CRONACHE TARANTINE
IL QUOTIDIANO DI INFORMAZIONE DI TARANTO
Ultimissime ore da vivere in trepidazione. O si svolta o si cade nel baratro.
Alla mezzanotte tra il 6 e il 7 agosto, scadono i termini per presentare una manifestazione di interesse valida a generare la ripartenza del calcio rossoblù. L'incertezza derivante dall'assenza di comunicazioni ufficiali, il diritto alla riservatezza a cui ogni acquirente si affida, rende ansioso questo logorante conto alla rovescia. E nemmeno dall'interno delle stanze comunali si è in grado di esprimersi con nettezza. Il vice sindaco Mattia Giorno ad esempio, intervenuto alla trasmissione televisiva Rossoblù, non è riuscito a diradare le nubi che fatalmente si addensano. "Non abbiamo notizie su chi stia partecipando all'avviso pubblico, ma ci siamo quasi e siamo in trepidante attesa. Timore di assenza di offerte? Ci auguriamo di no, dalle nostre fonti qualcuno si presenterà ma finché non si vedono le offerte è difficile azzardare una previsione". Proprio questo passaggio autorizza a pensare che l'assenza totale di calcio che risale ormai dal mese di febbraio non debba prolungarsi. Insomma filtra un minimo di ottimismo, qualcuno alla fine si paleserà. Chi vuole vedere rosa pensa anche a più di un soggetto.
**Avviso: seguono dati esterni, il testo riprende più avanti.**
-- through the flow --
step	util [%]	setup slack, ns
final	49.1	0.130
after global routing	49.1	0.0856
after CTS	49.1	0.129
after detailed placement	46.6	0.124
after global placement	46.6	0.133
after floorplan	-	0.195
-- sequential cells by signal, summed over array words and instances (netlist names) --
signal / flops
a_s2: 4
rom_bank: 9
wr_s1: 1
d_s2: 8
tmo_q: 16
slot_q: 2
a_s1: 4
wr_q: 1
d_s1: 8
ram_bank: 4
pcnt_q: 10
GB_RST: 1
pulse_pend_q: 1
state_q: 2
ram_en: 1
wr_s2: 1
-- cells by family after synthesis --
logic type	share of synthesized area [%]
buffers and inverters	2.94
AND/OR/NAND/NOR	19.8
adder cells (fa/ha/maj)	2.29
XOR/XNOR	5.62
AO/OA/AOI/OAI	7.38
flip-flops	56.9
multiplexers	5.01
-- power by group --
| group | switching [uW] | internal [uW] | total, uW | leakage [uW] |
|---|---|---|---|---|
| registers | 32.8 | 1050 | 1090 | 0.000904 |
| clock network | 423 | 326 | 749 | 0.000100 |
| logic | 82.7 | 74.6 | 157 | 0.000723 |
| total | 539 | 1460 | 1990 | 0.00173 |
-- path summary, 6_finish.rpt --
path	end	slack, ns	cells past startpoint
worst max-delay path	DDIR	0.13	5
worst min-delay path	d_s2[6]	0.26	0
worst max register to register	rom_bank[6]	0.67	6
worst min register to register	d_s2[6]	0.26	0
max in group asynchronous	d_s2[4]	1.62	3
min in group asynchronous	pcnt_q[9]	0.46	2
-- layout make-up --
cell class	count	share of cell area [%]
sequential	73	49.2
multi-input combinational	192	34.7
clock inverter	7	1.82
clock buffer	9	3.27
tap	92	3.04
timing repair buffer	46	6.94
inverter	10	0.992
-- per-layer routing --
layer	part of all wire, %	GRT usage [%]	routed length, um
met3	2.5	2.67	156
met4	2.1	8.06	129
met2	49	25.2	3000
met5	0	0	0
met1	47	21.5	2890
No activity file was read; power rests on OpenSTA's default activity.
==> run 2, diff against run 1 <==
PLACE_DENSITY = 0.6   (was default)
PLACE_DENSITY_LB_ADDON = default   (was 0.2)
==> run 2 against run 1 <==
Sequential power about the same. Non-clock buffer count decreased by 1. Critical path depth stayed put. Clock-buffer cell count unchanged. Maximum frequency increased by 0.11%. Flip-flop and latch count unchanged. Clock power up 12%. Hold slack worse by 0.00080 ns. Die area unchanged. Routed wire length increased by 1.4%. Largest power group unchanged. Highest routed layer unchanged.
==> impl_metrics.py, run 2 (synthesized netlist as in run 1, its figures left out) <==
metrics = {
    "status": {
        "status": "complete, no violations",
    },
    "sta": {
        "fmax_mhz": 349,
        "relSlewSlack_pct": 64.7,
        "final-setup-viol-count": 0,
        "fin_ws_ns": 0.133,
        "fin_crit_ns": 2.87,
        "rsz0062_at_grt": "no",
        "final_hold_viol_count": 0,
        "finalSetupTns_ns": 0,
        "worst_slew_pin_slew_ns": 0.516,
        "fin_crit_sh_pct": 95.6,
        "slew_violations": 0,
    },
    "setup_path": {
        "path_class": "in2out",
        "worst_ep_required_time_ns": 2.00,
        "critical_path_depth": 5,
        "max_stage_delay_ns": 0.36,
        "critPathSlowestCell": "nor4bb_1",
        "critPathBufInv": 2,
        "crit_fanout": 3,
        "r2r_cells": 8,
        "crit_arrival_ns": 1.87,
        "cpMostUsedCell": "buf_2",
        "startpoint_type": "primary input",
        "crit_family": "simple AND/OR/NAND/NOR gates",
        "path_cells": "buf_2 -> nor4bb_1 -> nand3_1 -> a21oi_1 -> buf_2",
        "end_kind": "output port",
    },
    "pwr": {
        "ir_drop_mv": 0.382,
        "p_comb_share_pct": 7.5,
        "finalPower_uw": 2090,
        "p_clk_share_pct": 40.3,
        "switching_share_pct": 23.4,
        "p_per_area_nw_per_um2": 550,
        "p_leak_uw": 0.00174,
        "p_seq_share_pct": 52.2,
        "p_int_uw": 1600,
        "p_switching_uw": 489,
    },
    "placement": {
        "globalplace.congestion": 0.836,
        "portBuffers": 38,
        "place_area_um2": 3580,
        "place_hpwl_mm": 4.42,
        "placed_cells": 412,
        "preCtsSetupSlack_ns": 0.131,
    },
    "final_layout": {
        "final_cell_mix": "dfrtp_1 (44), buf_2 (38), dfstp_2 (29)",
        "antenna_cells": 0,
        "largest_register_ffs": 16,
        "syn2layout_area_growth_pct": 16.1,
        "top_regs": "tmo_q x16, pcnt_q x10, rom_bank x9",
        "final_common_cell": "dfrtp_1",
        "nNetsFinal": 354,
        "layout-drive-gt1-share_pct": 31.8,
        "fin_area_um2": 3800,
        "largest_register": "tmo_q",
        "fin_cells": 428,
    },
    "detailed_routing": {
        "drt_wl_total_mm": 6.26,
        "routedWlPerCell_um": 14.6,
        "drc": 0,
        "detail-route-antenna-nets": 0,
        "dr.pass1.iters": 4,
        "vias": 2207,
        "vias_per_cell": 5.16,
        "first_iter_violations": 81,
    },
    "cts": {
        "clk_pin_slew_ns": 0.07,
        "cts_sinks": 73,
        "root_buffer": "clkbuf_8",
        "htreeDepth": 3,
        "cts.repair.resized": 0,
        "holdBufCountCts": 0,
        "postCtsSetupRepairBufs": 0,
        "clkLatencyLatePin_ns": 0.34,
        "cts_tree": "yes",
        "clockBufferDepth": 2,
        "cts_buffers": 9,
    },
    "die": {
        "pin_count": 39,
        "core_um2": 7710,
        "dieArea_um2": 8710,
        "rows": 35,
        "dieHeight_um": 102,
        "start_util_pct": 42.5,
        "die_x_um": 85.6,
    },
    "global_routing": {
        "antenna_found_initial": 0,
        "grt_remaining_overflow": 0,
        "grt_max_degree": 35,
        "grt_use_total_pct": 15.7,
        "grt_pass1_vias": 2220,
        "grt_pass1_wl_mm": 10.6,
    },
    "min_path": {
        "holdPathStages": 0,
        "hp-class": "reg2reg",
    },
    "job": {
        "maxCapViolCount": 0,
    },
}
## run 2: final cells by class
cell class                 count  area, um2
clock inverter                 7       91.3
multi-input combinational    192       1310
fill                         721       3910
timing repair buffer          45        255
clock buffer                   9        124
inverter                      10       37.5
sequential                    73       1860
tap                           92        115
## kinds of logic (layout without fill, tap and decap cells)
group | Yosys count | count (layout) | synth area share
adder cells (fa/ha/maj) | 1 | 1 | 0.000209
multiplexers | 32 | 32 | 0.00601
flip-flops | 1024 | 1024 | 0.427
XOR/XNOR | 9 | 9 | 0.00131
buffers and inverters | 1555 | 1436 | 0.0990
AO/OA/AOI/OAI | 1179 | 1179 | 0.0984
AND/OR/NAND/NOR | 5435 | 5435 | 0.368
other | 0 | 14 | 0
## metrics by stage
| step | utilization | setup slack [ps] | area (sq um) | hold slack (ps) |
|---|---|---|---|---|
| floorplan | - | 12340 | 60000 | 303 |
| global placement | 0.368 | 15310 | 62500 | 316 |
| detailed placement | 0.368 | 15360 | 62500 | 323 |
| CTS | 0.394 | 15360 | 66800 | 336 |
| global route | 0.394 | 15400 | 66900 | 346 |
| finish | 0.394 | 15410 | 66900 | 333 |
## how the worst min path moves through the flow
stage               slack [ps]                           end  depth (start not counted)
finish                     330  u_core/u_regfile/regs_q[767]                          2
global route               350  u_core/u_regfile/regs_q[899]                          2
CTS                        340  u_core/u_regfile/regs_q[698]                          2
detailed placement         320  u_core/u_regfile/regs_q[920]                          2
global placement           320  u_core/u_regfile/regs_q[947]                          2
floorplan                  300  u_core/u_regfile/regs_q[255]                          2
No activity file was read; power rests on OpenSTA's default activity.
File: config.mk
export PLATFORM = sky130hd
export DESIGN_NAME = seq_mult_s8x9
export DESIGN_NICKNAME = d
export VERILOG_FILES = /design/src/rtl/fft_pkg.sv /design/src/rtl/N_bit_adder.sv /design/src/rtl/booth4_recode.sv /design/src/rtl/pos_2_neg.sv /design/src/rtl/seq_mult_s8x9.sv
export SDC_FILE = /design/constraint.sdc
export NUM_CORES = 1
export LEC_CHECK = 0
export CAP_MARGIN = 20
export CORE_MARGIN = 3
export CORE_UTILIZATION = 40
export CTS_BUF_LIST = sky130_fd_sc_hd__clkbuf_2
export CTS_CLUSTER_DIAMETER = 80
export DETAILED_ROUTE_END_ITERATION = 10
export MAX_ROUTING_LAYER = met4
export PLACE_DENSITY = 0.59
export RECOVER_POWER = 50
export SYNTH_ARGS = -nofsm -noshare
export SYNTH_HDL_FRONTEND = slang
export SYNTH_HIERARCHICAL = 1
export SYNTH_SLANG_ARGS = --single-unit
File: constraint.sdc
create_clock -name clk -period 9.81 [get_ports clk]
set_input_delay 2.943 -clock clk [delete_from_list [all_inputs] [get_ports clk]]
set_output_delay 2.943 -clock clk [all_outputs]
set_load 0.01 [all_outputs]
==> config.mk <==
export PLATFORM = sky130hd
export DESIGN_NAME = if_prefetch_queue
export DESIGN_NICKNAME = d
export VERILOG_FILES = /design/src/rtl/if_prefetch_queue.sv
export SDC_FILE = /design/constraint.sdc
export NUM_CORES = 1
export LEC_CHECK = 0
export CAP_MARGIN = 20
export CORE_ASPECT_RATIO = 1.25
export CORE_MARGIN = 2
export CORE_UTILIZATION = 45
export DETAILED_ROUTE_END_ITERATION = 12
export DONT_BUFFER_PORTS = 1
export HOLD_SLACK_MARGIN = 0.1
export SLEW_MARGIN = 20
export SYNTH_ARGS = -nofsm -noshare
export SYNTH_HDL_FRONTEND = slang
export SYNTH_SLANG_ARGS = --single-unit
==> constraint.sdc <==
create_clock -name clk -period 10.5 [get_ports clk]
set_clock_uncertainty 0.15 [all_clocks]
set_input_delay 2.1 -clock clk [delete_from_list [all_inputs] [get_ports clk]]
set_output_delay 2.1 -clock clk [all_outputs]
set_load 0.02 [all_outputs]
File: config.mk
export PLATFORM = sky130hd
export DESIGN_NAME = ram_fifo_ctrl
export DESIGN_NICKNAME = d
export VERILOG_FILES = /design/src/rtl/ram_fifo_ctrl.sv
export SDC_FILE = /design/constraint.sdc
export NUM_CORES = 1
export LEC_CHECK = 0
export CELL_PAD_IN_SITES_DETAIL_PLACEMENT = 1
export CELL_PAD_IN_SITES_GLOBAL_PLACEMENT = 2
export CORE_MARGIN = 1.5
export CORE_UTILIZATION = 28
export DETAILED_ROUTE_END_ITERATION = 10
export GPL_ROUTABILITY_DRIVEN = 0
export HOLD_SLACK_MARGIN = 0.08
export PLACE_DENSITY_LB_ADDON = 0.1
export SETUP_SLACK_MARGIN = 0.02
export SYNTH_ARGS = -nofsm -noshare
export SYNTH_HDL_FRONTEND = slang
export SYNTH_SLANG_ARGS = --single-unit
File: constraint.sdc
create_clock -name clk -period 4.55 [get_ports clk]
set_clock_uncertainty 0.1 [all_clocks]
set_input_delay 0.6825 -clock clk [delete_from_list [all_inputs] [get_ports clk]]
set_output_delay 0.6825 -clock clk [all_outputs]
set_load 0.01 [all_outputs]
==> src/rtl/delay_arbiter_pkg.sv <==
// Shared definitions for the delay arbiter: FSM state encoding and default sizing.
package delay_arbiter_pkg;

    typedef enum logic [1:0] {
        ST_IDLE  = 2'd0,
        ST_COUNT = 2'd1,
        ST_DONE  = 2'd2
    } state_t;

    localparam int unsigned DEF_N  = 4;
    localparam int unsigned DEF_W  = 32;
    localparam int unsigned DEF_IW = 2;

endpackage

==> src/rtl/delay_arbiter_wrap_counter.sv <==
// W-bit up counter with synchronous clear, count enable and asynchronous reset.
module wrap_counter #(
    parameter int unsigned W = 32
) (
    input  logic         clk,
    input  logic         rst,
    input  logic         i_clr,
    input  logic         i_en,
    output logic [W-1:0] o_q
);

    logic [W-1:0] r_q;

    // Clear wins over enable; otherwise advance by one when enabled.
    always_ff @(posedge clk or posedge rst) begin
        if (rst) begin
            r_q <= '0;
        end else if (i_clr) begin
            r_q <= '0;
        end else if (i_en) begin
            r_q <= r_q + W'(1);
        end
    end

    assign o_q = r_q;

endmodule

==> src/rtl/delay_arbiter.sv <==
// Round-robin arbiter that lends one shared delay counter to N requesters.
// The owner gets grant for until+1 cycles, then a single-cycle done pulse.
module delay_arbiter
    import delay_arbiter_pkg::*;
#(
    parameter int unsigned N  = DEF_N,
    parameter int unsigned W  = DEF_W,
    parameter int unsigned IW = DEF_IW
) (
    input  logic           clk,
    input  logic           rst,
    input  logic [N-1:0]   i_req,
    input  logic [N*W-1:0] i_until,
    output logic [N-1:0]   o_grant,
    output logic [N-1:0]   o_done,
    output logic           o_busy,
    output logic [IW-1:0]  o_owner,
    output logic [W-1:0]   o_count
);

    localparam logic [N-1:0] ONE_HOT0 = N'(1);

    state_t        r_state;
    logic [N-1:0]  r_grant;
    logic [N-1:0]  r_done;
    logic [IW-1:0] r_owner;
    logic [IW-1:0] r_ptr;
    logic [W-1:0]  r_until_l;

    logic [W-1:0]  w_until_arr [N];
    logic [IW-1:0] w_pick;
    logic          w_owner_req;
    logic          w_terminal;
    logic          w_cnt_en;
    logic          w_cnt_clr;
    logic [W-1:0]  w_count;

    // First set request bit searching upward from p+1, wrapping at N.
    function automatic logic [IW-1:0] rr_pick(input logic [N-1:0] r, input logic [IW-1:0] p);
        logic [IW-1:0] win;
        logic [IW-1:0] sel;
        logic          found;
        int unsigned   idx;
        win   = '0;
        found = 1'b0;
        for (int unsigned k = 1; k <= N; k++) begin
            idx = 32'(p) + k;
            if (idx >= N) begin
                idx = idx - N;
            end
            sel = IW'(idx);
            if (!found && r[sel]) begin
                win   = sel;
                found = 1'b1;
            end
        end
        return win;
    endfunction

    // Split the flat terminal-value bus into per-requester slices.
    always_comb begin
        for (int unsigned i = 0; i < N; i++) begin
            w_until_arr[i] = i_until[i*W +: W];
        end
    end

    assign w_pick      = rr_pick(i_req, r_ptr);
    assign w_owner_req = i_req[r_owner];
    assign w_terminal  = (w_count == r_until_l);

    // The counter holds at the terminal value through DONE so it can never
    // run past all-ones; it is cleared outside COUNT and on abort.
    assign w_cnt_en  = (r_state == ST_COUNT) && w_owner_req && !w_terminal;
    assign w_cnt_clr = (r_state != ST_COUNT) || !w_owner_req;

    wrap_counter #(
        .W (W)
    ) u_counter (
        .clk   (clk),
        .rst   (rst),
        .i_clr (w_cnt_clr),
        .i_en  (w_cnt_en),
        .o_q   (w_count)
    );

    // Arbitration FSM with registered grant/done/owner outputs.
    always_ff @(posedge clk or posedge rst) begin
        if (rst) begin
            r_state   <= ST_IDLE;
            r_grant   <= '0;
            r_done    <= '0;
            r_owner   <= '0;
            r_ptr     <= IW'(N - 1);
            r_until_l <= '0;
        end else begin
            case (r_state)
                ST_IDLE: begin
                    r_done <= '0;
                    if (i_req != '0) begin
                        r_owner   <= w_pick;
                        r_ptr     <= w_pick;
                        r_until_l <= w_until_arr[w_pick];
                        r_grant   <= ONE_HOT0 << w_pick;
                        r_state   <= ST_COUNT;
                    end else begin
                        r_grant <= '0;
                    end
                end
                ST_COUNT: begin
                    // Abort is tested first so it beats a same-cycle terminal match.
                    if (!w_owner_req) begin
                        r_grant <= '0;
                        r_state <= ST_IDLE;
                    end else if (w_terminal) begin
                        r_grant <= '0;
                        r_done  <= ONE_HOT0 << r_owner;
                        r_state <= ST_DONE;
                    end
                end
                ST_DONE: begin
                    r_done  <= '0;
                    r_grant <= '0;
                    r_state <= ST_IDLE;
                end
                default: begin
                    r_grant <= '0;
                    r_done  <= '0;
                    r_state <= ST_IDLE;
                end
            endcase
        end
    end

    assign o_busy  = (r_state == ST_COUNT) || (r_state == ST_DONE);
    assign o_grant = r_grant;
    assign o_done  = r_done;
    assign o_owner = r_owner;
    assign o_count = w_count;

endmodule
==> config.mk <==
export PLATFORM = sky130hd
export DESIGN_NAME = mul_issue_ctrl
export DESIGN_NICKNAME = d
export VERILOG_FILES = /design/src/rtl/mul_issue_ctrl.sv
export SDC_FILE = /design/constraint.sdc
export NUM_CORES = 1
export LEC_CHECK = 0
export ABC_AREA = 1
export CAP_MARGIN = 20
export CORE_AREA = 2 2 210 109
export CTS_BUF_LIST = sky130_fd_sc_hd__clkbuf_8
export DETAILED_ROUTE_END_ITERATION = 10
export DIE_AREA = 0 0 212 111
export PLACE_DENSITY = 0.77
export SKIP_LAST_GASP = 1
export SLEW_MARGIN = 20
export SYNTH_ARGS = -nofsm -noshare
export SYNTH_HDL_FRONTEND = slang
export SYNTH_SLANG_ARGS = --single-unit
==> constraint.sdc <==
create_clock -name sysclk -period 6.3 [get_ports sysclk]
set_input_delay 1.26 -clock sysclk [delete_from_list [all_inputs] [get_ports sysclk]]
set_output_delay 1.26 -clock sysclk [all_outputs]
set_load 0.02 [all_outputs]
[src/rtl/demux_ch_fifo.sv]
// Per-channel synchronous FIFO with first-word fall-through head output.
// The head holds the last popped word while empty (zero after reset).
module demux_ch_fifo
    import demux_pkg::*;
#(
    parameter int DATA_W = DEMUX_DATA_W_DEF,
    parameter int DEPTH  = DEMUX_FIFO_DEPTH_DEF
) (
    input  logic              clk_i,
    input  logic              rst_i,
    input  logic              push_i,
    input  logic [DATA_W-1:0] data_i,
    input  logic              pop_i,
    output logic              full_o,
    output logic              empty_o,
    output logic [DATA_W-1:0] head_o
);

    localparam int PTR_W = $clog2(DEPTH);
    localparam int CNT_W = PTR_W + 1;

    logic [DATA_W-1:0] mem [DEPTH];
    logic [PTR_W-1:0]  wr_ptr;
    logic [PTR_W-1:0]  rd_ptr;
    logic [CNT_W-1:0]  count;
    logic [DATA_W-1:0] hold_q;
    fifo_occ_e         occ;
    logic              push_en;
    logic              pop_en;

    always_comb begin
        occ = OCC_PARTIAL;
        if (count == '0) begin
            occ = OCC_EMPTY;
        end else if (count == CNT_W'(DEPTH)) begin
            occ = OCC_FULL;
        end
    end

    assign full_o  = (occ == OCC_FULL);
    assign empty_o = (occ == OCC_EMPTY);
    assign push_en = push_i & ~full_o;
    assign pop_en  = pop_i & ~empty_o;

    // Storage is not reset; occupancy alone decides what is visible.
    always_ff @(posedge clk_i) begin
        if (push_en) begin
            mem[wr_ptr] <= data_i;
        end
    end

    always_ff @(posedge clk_i) begin
        if (rst_i) begin
            wr_ptr <= '0;
            rd_ptr <= '0;
            count  <= '0;
            hold_q <= '0;
        end else begin
            if (push_en) begin
                wr_ptr <= wr_ptr + 1'b1;
            end
            if (pop_en) begin
                rd_ptr <= rd_ptr + 1'b1;
                hold_q <= mem[rd_ptr];
            end
            case ({push_en, pop_en})
                2'b10:   count <= count + 1'b1;
                2'b01:   count <= count - 1'b1;
                default: count <= count;
            endcase
        end
    end

    assign head_o = empty_o ? hold_q : mem[rd_ptr];

endmodule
Qualcuno si è perso per strada come la cordata tarantina che faceva riferimento al duo D'Ippolito-Granvilla venuta meno all'ultimo istante per circostanze che se rispondessero al vero, dovrebbero essere quanto meno chiarite. Quanta pressione e in che modalità un gruppo di tifosi avrebbe spinto alla rinuncia di uno dei due imprenditori benché il progetto fosse già avviato? Anche questo esprime la cifra della complessità della vicenda. Ancora poche ore quindi. Sapremo se l'interessamento che arriva dagli Stati Uniti nella figura di David Warren possa avere un seguito concreto e sostanziale. "Contatti con realtà europee, internazionali, comunque il bando ha suscitato interesse", un altro passaggio dell'intervento del vice sindaco che ad una interpretazione benevola si incastra con uno scenario di sblocco. Lo Iacovone-gioiello che tra un anno sarà pronto, la notizia filtrata dal commissario Ferrarese che ha aperto alla possibilità di utilizzo del campo B per gli allenamenti settimanali, l'occasione ghiotta di ricominciare a fare calcio in un territorio fertile e rinnovato sono segnali di una tavola che si sta preparando a dovere. Sarebbe strano e delittuoso che nessun commensale avesse voglia di sedersi.